A major limitation in addressing these questions has been the lack of robust perturbation strategies to selectively depolymerize vimentin filaments or disrupt VIF interactions with motors or organelles. The recently reported FilaBuster [85] platform provides rapid, specific, and spatiotemporally precise disassembly of IF networks, enabling localized or global disruption of IFs while preserving other cytoskeletal systems although its broader applicability and limitations require further validation.
Such acute perturbations offer a unique opportunity to directly interrogate VIF assembly and maintenance by revealing intermediate states of filament disassembly that are otherwise difficult to access. When coupled with high‐resolution live‐cell imaging, FilaBuster could enable direct visualization and tracking of disassembling VIF segments, allowing quantitative analysis of how localized filament loss impacts cytoskeletal architecture, organelle positioning, and force transmission. Integration of these approaches with the extensive body of work on VIF post‐translational modifications may further provide a “top‐down” route to dissect how specific regulatory cues modulate VIF assembly, network remodeling, and functional engagement with motors and organelles.

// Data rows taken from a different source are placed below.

### src/core/fsad_consts.svh
// Offsets, field positions, reset values and timing counts of the sensor auto-detect block
`ifndef FSAD_CONSTS_SVH
`define FSAD_CONSTS_SVH
// Register byte offsets
`define FSAD_CFG_OFS 8'h00
`define FSAD_PARAM_OFS 8'h04
`define FSAD_STS_OFS 8'h08
`define FSAD_CLR_OFS 8'h0c
`define FSAD_EN_OFS 8'h10
`define FSAD_LOG_OFS 8'h14
`define FSAD_LOGCLR_OFS 8'h18
`define FSAD_CNT_OFS 8'h20
// Status bit positions
`define FSAD_ST_PCOMM 0
`define FSAD_ST_PWPF 1
`define FSAD_ST_SCOMM 2
`define FSAD_ST_SWPF 3
`define FSAD_ST_LOGGED 4
`define FSAD_ST_DONE 5
// Reset values
`define FSAD_FCC_RST 10'h320
`define FSAD_CONN_RST 4'h1
`define FSAD_PF_RST 8'h00
`define FSAD_NF_RST 8'h00
// Config log capacity
`define FSAD_LOG_MAX 6'h32
// Restricted variant country codes
`define FSAD_CC_R0 10'h0c4
`define FSAD_CC_R1 10'h0c7
`define FSAD_CC_R2 10'h127
`define FSAD_CC_R3 10'h128
// Info code display time
`define FSAD_INFO_HOLD_MS 5000
`define FSAD_CLK_KHZ 100000
`endif

### src/core/fsad_pkg.sv
// Types of the sensor auto-detect block
package fsad_pkg;
  // Detect sequencer states
  typedef enum logic [1:0] {FSAD_IDLE, FSAD_WAIT_PRI, FSAD_WAIT_SEC} fsad_state_t;

  // Whole state of the top module
  typedef struct packed {
    fsad_state_t state;
    logic lid_s1;
    logic lid_s2;
    logic lid_d;
    logic armed;
    logic [9:0] fcc;
    logic [3:0] conn;
    logic [7:0] pf;
    logic [7:0] nf;
    logic [5:0] sts;
    logic [5:0] en;
    logic [5:0] log_cnt;
    logic mismatch;
    logic cfg_log;
    logic fault;
    logic req;
    logic sel;
    logic pready;
    logic pslverr;
    logic [31:0] prdata;
    logic irq;
    logic cnt_en;
    logic [5:0] pin_s1;
    logic [5:0] pin_s2;
    logic [5:0] pin_d;
    logic [5:0][15:0] cnt;
  } fsad_top_t;

  // State of the info hold timer
  typedef struct packed {
    logic [28:0] cnt;
    logic active;
  } fsad_hold_t;
endpackage : fsad_pkg

### src/core/fsad_info_hold.sv
// Retriggerable hold timer for the fault information display
`timescale 1ns/100ps
`include "fsad_consts.svh"
module fsad_info_hold #(
  parameter int HOLD_CYCLES = `FSAD_INFO_HOLD_MS * `FSAD_CLK_KHZ
) (
  input wire logic pclk,
  input wire logic presetn,
  input wire logic start,
  output logic active
);
  // Registered state and its next value
  fsad_pkg::fsad_hold_t hold_reg;
  fsad_pkg::fsad_hold_t hold_next;

  // Reload on each fault, then count down
  always_comb begin
    hold_next = hold_reg;
    if (start) begin
      hold_next.cnt = 29'(HOLD_CYCLES - 1);
    end else if (hold_reg.cnt != 29'h0) begin
      hold_next.cnt = hold_reg.cnt - 29'h1;
    end
    // Stays high for exactly the hold count
    hold_next.active = start || (hold_reg.cnt != 29'h0);
  end

  // State register
  always_ff @(posedge pclk or negedge presetn) begin
    if (!presetn) begin
      hold_reg <= '0;
    end else begin
      hold_reg <= hold_next;
    end
  end

  assign active = hold_reg.active;
endmodule : fsad_info_hold

### src/core/fsad_top.sv
// Flow sensor auto-detect: reassembly trigger, sensor reads, config log, info codes, pulse counters
//
// Summary of operation
// - Six pulse inputs: two flow, four auxiliary.
// - Both flow inputs share one setting.
// - Codes 1xx, 4xx, 5xx are valid fixed.
// - Detection enabled only with code 8xx.
// - Read sensors at start-up, adapt configuration; code reads only after a separation and rejoin.
// - Separation then rejoin starts detection.
// - Log entry on primary nominal flow change.
// - No detection on restricted country codes.
// - Primary sensor alone sets the configuration.
// - Secondary change: info code, no log.
// - Mismatch info holds until sensors match.
// - Primary change writes log entry unless log full or restricted.
// - Differing sensors raise an info code.
// - Two-sensor detect needs type 2/8, 8xx.
// - Comm or pulse-figure fault shown 5 s.
// - At most 50 logged changes until reset.
// - Full log rejects differing primary size.
`timescale 1ns/100ps
`include "fsad_consts.svh"
module fsad_top #(
  parameter int INFO_HOLD_CYCLES = `FSAD_INFO_HOLD_MS * `FSAD_CLK_KHZ
) (
  input wire logic pclk,
  input wire logic presetn,
  input wire logic psel,
  input wire logic penable,
  input wire logic pwrite,
  input wire logic [7:0] paddr,
  input wire logic [31:0] pwdata,
  output logic [31:0] prdata,
  output logic pready,
  output logic pslverr,
  input wire logic lid_closed,
  input wire logic [5:0] pulse_in,
  output logic sensor_req,
  output logic sensor_sel,
  input wire logic rsp_valid,
  input wire logic rsp_err,
  input wire logic [7:0] rsp_pulse_fig,
  input wire logic [7:0] rsp_nom_flow,
  input wire logic [9:0] rsp_country,
  output logic cfg_log_pulse,
  output logic mismatch_info,
  output logic info_show,
  output logic count_en,
  output logic irq
);
  // Registered state and its next value
  fsad_pkg::fsad_top_t s_reg;
  fsad_pkg::fsad_top_t s_next;
  logic hold_active; // Fault display timer running
  logic cnt_go; // Counting allowed on flow inputs
  logic trig; // Reassembly seen with detect enabled
  logic acc; // APB access edge
  logic rsp_restricted; // Responding sensor is a restricted variant
  logic rsp_differs; // Response differs from active setting

  // Hundreds digit of the flow config code
  function automatic logic [3:0] code_group(input logic [9:0] f);
    logic [9:0] q;
    q = f / 10'h064;
    return q[3:0];
  endfunction : code_group

  // Restricted variant country codes
  function automatic logic restricted(input logic [9:0] c);
    return (c == `FSAD_CC_R0) || (c == `FSAD_CC_R1) || (c == `FSAD_CC_R2) || (c == `FSAD_CC_R3);
  endfunction : restricted

  // Connection types that carry two sensors
  function automatic logic two_sensor(input logic [3:0] t);
    return (t == 4'h2) || (t == 4'h8);
  endfunction : two_sensor

  // Register read decode; bit 32 flags an unmapped address
  function automatic logic [32:0] rd_mux(input logic [7:0] a, input fsad_pkg::fsad_top_t s);
    logic [32:0] r;
    r = 33'h0;
    case (a)
      `FSAD_CFG_OFS: r = {17'h0, s.conn, 2'h0, s.fcc};
      `FSAD_PARAM_OFS: r = {17'h0, s.nf, s.pf};
      `FSAD_STS_OFS: r = {27'h0, s.sts};
      `FSAD_CLR_OFS: r = 33'h0;
      `FSAD_EN_OFS: r = {27'h0, s.en};
      `FSAD_LOG_OFS: r = {24'h0, hold_active, s.mismatch, 1'b0, s.log_cnt};
      `FSAD_LOGCLR_OFS: r = 33'h0;
      default: begin
        // Pulse counters at base plus four per input
        if (a[7:5] == 3'h1 && a[4:2] < 3'h6 && a[1:0] == 2'h0) begin
          r = {17'h0, s.cnt[a[4:2]]};
        end else begin
          r = 33'h100000000;
        end
      end
    endcase
    return r;
  endfunction : rd_mux

  // Fault information display hold
  fsad_info_hold #(
    .HOLD_CYCLES(INFO_HOLD_CYCLES)
  ) u_hold (
    .pclk(pclk),
    .presetn(presetn),
    .start(s_reg.fault),
    .active(hold_active)
  );

  // Helper terms
  always_comb begin
    // Registered counting permission
    cnt_go = s_reg.cnt_en;
    trig = s_reg.lid_s2 && !s_reg.lid_d && s_reg.armed &&
      (code_group(s_reg.fcc) == 4'h8) && (s_reg.state == fsad_pkg::FSAD_IDLE);
    acc = psel && penable && s_reg.pready;
    rsp_restricted = restricted(rsp_country);
    rsp_differs = (rsp_pulse_fig != s_reg.pf) || (rsp_nom_flow != s_reg.nf);
  end

  // Next-state logic of the whole block
  always_comb begin
    logic [5:0] set;
    logic [5:0] clr;
    logic [32:0] rd;
    set = 6'h0;
    clr = 6'h0;
    rd = 33'h0;
    s_next = s_reg;
    s_next.req = 1'b0;
    s_next.cfg_log = 1'b0;
    s_next.fault = 1'b0;

    // Two-stage pin synchronisers
    s_next.lid_s1 = lid_closed;
    s_next.lid_s2 = s_reg.lid_s1;
    s_next.lid_d = s_reg.lid_s2;
    s_next.pin_s1 = pulse_in;
    s_next.pin_s2 = s_reg.pin_s1;
    s_next.pin_d = s_reg.pin_s2;

    // Arm on separation, disarm on every rejoin
    if (!s_reg.lid_s2) begin
      s_next.armed = 1'b1;
    end else if (!s_reg.lid_d) begin
      s_next.armed = 1'b0;
    end

    // Six counters; aux inputs always count
    for (int i = 0; i < 6; i++) begin
      if (s_reg.pin_s2[i] && !s_reg.pin_d[i] && (i >= 2 || cnt_go)) begin
        s_next.cnt[i] = s_reg.cnt[i] + 16'h0001;
      end
    end

    // Detect sequencer
    case (s_reg.state)
      fsad_pkg::FSAD_IDLE: begin
        // Start by reading the primary sensor
        if (trig) begin
          s_next.req = 1'b1;
          s_next.sel = 1'b0;
          s_next.state = fsad_pkg::FSAD_WAIT_PRI;
        end
      end
      fsad_pkg::FSAD_WAIT_PRI: begin
        if (rsp_valid) begin
          if (rsp_err) begin
            set[`FSAD_ST_PCOMM] = 1'b1;
          end else if (rsp_restricted) begin
            s_next.pf = s_reg.pf;
          end else if (rsp_differs) begin
            if (s_reg.log_cnt >= `FSAD_LOG_MAX) begin
              // Full log: reject, flag wrong figure
              set[`FSAD_ST_PWPF] = 1'b1;
            end else begin
              s_next.pf = rsp_pulse_fig;
              s_next.nf = rsp_nom_flow;
              s_next.log_cnt = s_reg.log_cnt + 6'h01;
              s_next.cfg_log = 1'b1;
              set[`FSAD_ST_LOGGED] = 1'b1;
            end
          end
          // Secondary read only for two-sensor types
          if (two_sensor(s_reg.conn) && code_group(s_reg.fcc) == 4'h8) begin
            s_next.req = 1'b1;
            s_next.sel = 1'b1;
            s_next.state = fsad_pkg::FSAD_WAIT_SEC;
          end else begin
            set[`FSAD_ST_DONE] = 1'b1;
            s_next.state = fsad_pkg::FSAD_IDLE;
          end
        end
      end
      fsad_pkg::FSAD_WAIT_SEC: begin
        if (rsp_valid) begin
          if (rsp_err) begin
            set[`FSAD_ST_SCOMM] = 1'b1;
          end else if (!rsp_restricted) begin
            s_next.mismatch = rsp_differs;
            set[`FSAD_ST_SWPF] = rsp_differs;
          end
          set[`FSAD_ST_DONE] = 1'b1;
          s_next.state = fsad_pkg::FSAD_IDLE;
        end
      end
      default: begin
        s_next.state = fsad_pkg::FSAD_IDLE;
      end
    endcase

    // Any fault restarts the display hold
    s_next.fault = set[`FSAD_ST_PCOMM] || set[`FSAD_ST_PWPF] || set[`FSAD_ST_SCOMM] || set[`FSAD_ST_SWPF];

    // APB writes take effect on the access edge
    if (acc && pwrite) begin
      case (paddr)
        `FSAD_CFG_OFS: begin
          s_next.fcc = pwdata[9:0];
          s_next.conn = pwdata[15:12];
        end
        `FSAD_CLR_OFS: clr = pwdata[5:0];
        `FSAD_EN_OFS: s_next.en = pwdata[5:0];
        // Full reset empties the config log
        `FSAD_LOGCLR_OFS: if (pwdata[0]) s_next.log_cnt = 6'h00;
        default: s_next.en = s_reg.en;
      endcase
    end

    // Valid fixed groups plus detect group
    s_next.cnt_en = (s_next.state == fsad_pkg::FSAD_IDLE) &&
      (code_group(s_next.fcc) inside {4'h1, 4'h4, 4'h5, 4'h8});

    // Sticky status; a new event beats a same-cycle clear
    s_next.sts = (s_reg.sts & ~clr) | set;
    s_next.irq = |(s_next.sts & s_reg.en);

    // Zero-wait slave: answer in the first access cycle
    s_next.pready = psel && !penable;
    if (psel && !penable) begin
      rd = rd_mux(paddr, s_reg);
      s_next.prdata = pwrite ? 32'h0 : rd[31:0];
      s_next.pslverr = rd[32];
    end else begin
      s_next.pslverr = 1'b0;
    end
  end

  // State register; only constants under reset
  always_ff @(posedge pclk or negedge presetn) begin
    if (!presetn) begin
      s_reg <= '0;
      s_reg.state <= fsad_pkg::FSAD_IDLE;
      s_reg.fcc <= `FSAD_FCC_RST;
      s_reg.conn <= `FSAD_CONN_RST;
      s_reg.pf <= `FSAD_PF_RST;
      s_reg.nf <= `FSAD_NF_RST;
      // Lid taken as joined, so release shows no false rejoin
      s_reg.lid_s1 <= 1'b1;
      s_reg.lid_s2 <= 1'b1;
      s_reg.lid_d <= 1'b1;
      // Reset code is in the detect group and idle
      s_reg.cnt_en <= 1'b1;
    end else begin
      s_reg <= s_next;
    end
  end

  // Outputs straight from flops
  assign prdata = s_reg.prdata;
  assign pready = s_reg.pready;
  assign pslverr = s_reg.pslverr;
  assign sensor_req = s_reg.req;
  assign sensor_sel = s_reg.sel;
  assign cfg_log_pulse = s_reg.cfg_log;
  assign mismatch_info = s_reg.mismatch;
  assign info_show = hold_active;
  assign irq = s_reg.irq;
  // Flow inputs paused while a detect runs or config is invalid
  assign count_en = s_reg.cnt_en;
endmodule : fsad_top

The continued development of tools like FilaBuster—together with complementary strategies such as vimentin‐targeting small molecules—could provide powerful means to dissect how localized VIF perturbations impact cytoskeletal architecture, organelle positioning, and cell mechanics. Applying these approaches in combination with advanced imaging and quantitative analysis will be particularly informative for understanding how dysregulation of VIF organization contributes to pathological states, including cancer progression and neurodegenerative disease.
Conclusions
10
Seminal studies and reviews have progressively redefined intermediate filaments—and vimentin intermediate filaments in particular—from simple mechanical reinforcements to central cytoplasmic integrators that coordinate signaling, organelle organization, and cellular behavior [27, 30, 99, 120, 135, 136, 137]. This conceptual shift positioned IFs as active modulators of cellular architecture, integrating mechanical resilience with dynamic regulation of processes such as cell shape, adhesion, migration, and stress responses. Building on this framework, recent advances in live‐cell imaging, super‐resolution microscopy, and minimally perturbative labeling strategies now enable the visualization of IF networks at unprecedented spatiotemporal resolution. These approaches reveal that IF/VIF networks are intrinsically dynamic polymers whose organization, turnover, and redistribution are tightly coupled to cellular context. Viewing IFs through this dynamic lens is therefore not merely additive but transformative, offering a mechanistic framework for understanding how this filament system unites mechanical stability with active control of intracellular organization and diverse cellular functions.
Author Contributions
Bhuvanasundar Renganathan (BR): conceptualized the study; wrote and edited the manuscript; prepared the figures. Stephen A. Adam (SA): reviewed the manuscript. Vladimir I. Gelfand (VG): reviewed the manuscript and acquired funding.
Conflicts of Interest
All authors declare no conflict of interest.